I guess spammers must try to keep their email lists clean of wrong addresses, since bounces hurt their sending score in spam filters. What would happen if every time I flag an email as spam in my gmail, it would automatically send a bounce to the sender? I guess sometimes the sender is spoofed, so the bounce wouldn't make sense, but with some pseudo-spammy websites I think that's not the case.<p>What do you think?
======
gregschlom
Depends of what you call "spam"

If you mean real spam, like those trying to sell you pills or scamming /
phishing information out of you, bouncing the email won't have any effect at
all.
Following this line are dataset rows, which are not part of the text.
$ cat config.mk
export PLATFORM = sky130hd
export DESIGN_NAME = shiftbuffer_drain
export DESIGN_NICKNAME = d
export VERILOG_FILES = /design/src/rtl/shiftbuffer_drain.sv
export SDC_FILE = /design/constraint.sdc
export NUM_CORES = 1
export LEC_CHECK = 0
export CORE_ASPECT_RATIO = 0.7
export CORE_MARGIN = 1.5
export CORE_UTILIZATION = 35
export DETAILED_ROUTE_END_ITERATION = 8
export HOLD_SLACK_MARGIN = 0.1
export SYNTH_ARGS = -nofsm -noshare
export SYNTH_HDL_FRONTEND = slang
export SYNTH_SLANG_ARGS = --single-unit
$ cat constraint.sdc
create_clock -name i_clk -period 3.1 [get_ports i_clk]
set_input_delay 0.465 -clock i_clk [delete_from_list [all_inputs] [get_ports i_clk]]
set_output_delay 0.465 -clock i_clk [all_outputs]
set_load 0.005 [all_outputs]
$ cat src/rtl/shiftbuffer_drain.sv
`default_nettype none
// ============================================================================
// Module   : shiftbuffer_drain
// Desc     : Consumer end of the shiftbuffer stall interface. Buffers words in
//            a first-word-fall-through FIFO and drives the upstream stall
//            from occupancy with hysteresis. Optional statistics outputs are
//            enabled by defining SHIFTBUFFER_DRAIN_STATS_EN.
// Revision : 1.0 - initial release
// ============================================================================
module shiftbuffer_drain #(
    parameter int p_width  = 32,
    parameter int p_depth  = 4,
    parameter int p_resume = 1
) (
    input  logic                       i_clk,
    input  logic                       i_rst_n,
    input  logic [p_width-1:0]         in,
    input  logic                       in_valid,
    output logic                       o_stall,
    output logic [p_width-1:0]         out,
    output logic                       out_valid,
    input  logic                       out_ready,
`ifdef SHIFTBUFFER_DRAIN_STATS_EN
    output logic [31:0]                o_stall_cycles,
    output logic [$clog2(p_depth):0]   o_max_level,
`endif
    output logic [$clog2(p_depth):0]   o_level
);

    localparam int PW = $clog2(p_depth);
    localparam int LW = PW + 1;
    localparam logic [LW-1:0] c_full   = LW'(p_depth);
    localparam logic [LW-1:0] c_resume = LW'(p_resume);

    if ((p_depth < 2) || ((p_depth & (p_depth - 1)) != 0) || (p_resume >= p_depth)) begin : g_bad_params
        $fatal(1, "shiftbuffer_drain: illegal p_depth/p_resume combination");
    end

    typedef enum logic [0:0] {
        ST_RUN   = 1'b0,
        ST_STALL = 1'b1
    } state_t;

    state_t             r_state;
    state_t             w_state_next;
    logic [p_width-1:0] r_mem [p_depth];
    logic [PW-1:0]      r_wr_ptr;
    logic [PW-1:0]      r_rd_ptr;
    logic [LW-1:0]      r_count;
    logic [LW-1:0]      w_count_next;
    logic               w_acc;
    logic               w_pop;

    // Acceptance looks at the registered state so a word held during a stall
    // is captured exactly once, on the first cycle after the stall releases.
    assign w_acc        = in_valid && (r_state == ST_RUN);
    assign out_valid    = (r_count != '0);
    assign w_pop        = out_valid && out_ready;
    assign w_count_next = r_count + LW'(w_acc) - LW'(w_pop);

    assign out     = out_valid ? r_mem[r_rd_ptr] : '0;
    assign o_level = r_count;
    assign o_stall = (r_state == ST_STALL);

    always_ff @(posedge i_clk) begin
        if (w_acc) begin
            r_mem[r_wr_ptr] <= in;
        end
    end

    always_ff @(posedge i_clk or negedge i_rst_n) begin
        if (!i_rst_n) begin
            r_wr_ptr <= '0;
            r_rd_ptr <= '0;
            r_count  <= '0;
        end else begin
            if (w_acc) begin
                r_wr_ptr <= r_wr_ptr + 1'b1;
            end
            if (w_pop) begin
                r_rd_ptr <= r_rd_ptr + 1'b1;
            end
            r_count <= w_count_next;
        end
    end

    always_ff @(posedge i_clk or negedge i_rst_n) begin
        if (!i_rst_n) begin
            r_state <= ST_RUN;
        end else begin
            r_state <= w_state_next;
        end
    end

    always_comb begin
        w_state_next = r_state;
        case (r_state)
            ST_RUN: begin
                if (w_count_next == c_full) begin
                    w_state_next = ST_STALL;
                end
            end
            ST_STALL: begin
                if (w_count_next <= c_resume) begin
                    w_state_next = ST_RUN;
                end
            end
            default: w_state_next = ST_RUN;
        endcase
    end

`ifdef SHIFTBUFFER_DRAIN_STATS_EN
    logic [31:0]   r_stall_cycles;
    logic [LW-1:0] r_max_level;

    always_ff @(posedge i_clk or negedge i_rst_n) begin
        if (!i_rst_n) begin
            r_stall_cycles <= '0;
            r_max_level    <= '0;
        end else begin
            if ((r_state == ST_STALL) && (r_stall_cycles != 32'hFFFF_FFFF)) begin
                r_stall_cycles <= r_stall_cycles + 32'd1;
            end
            if (w_count_next > r_max_level) begin
                r_max_level <= w_count_next;
            end
        end
    end

    assign o_stall_cycles = r_stall_cycles;
    assign o_max_level    = r_max_level;
`endif

endmodule
`default_nettype wire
The messages are usually sent from botnets (ie: networks of hundreds of
infected computers controlled by the spammer), the reply addresses are faked,
etc...

If, on the other hand, you mean regular websites that have acquired a database
of harvested email adresses and are spamming you with their newsletter, then
either they care for the quality of the base and they'll usually provide you
with an unsubscribe link, or they don't and there's no point in bouncing back
the mail. It will just be ignored. Best thing to do against them still is
legal action, since they usually cannot / will not hide their real identity,
like professional spammers do.

Conclusion: automatic spam classification is still the way to go, and I must
say that gmail is good enough at it that I'm rarely bothered by spam in my
inbox.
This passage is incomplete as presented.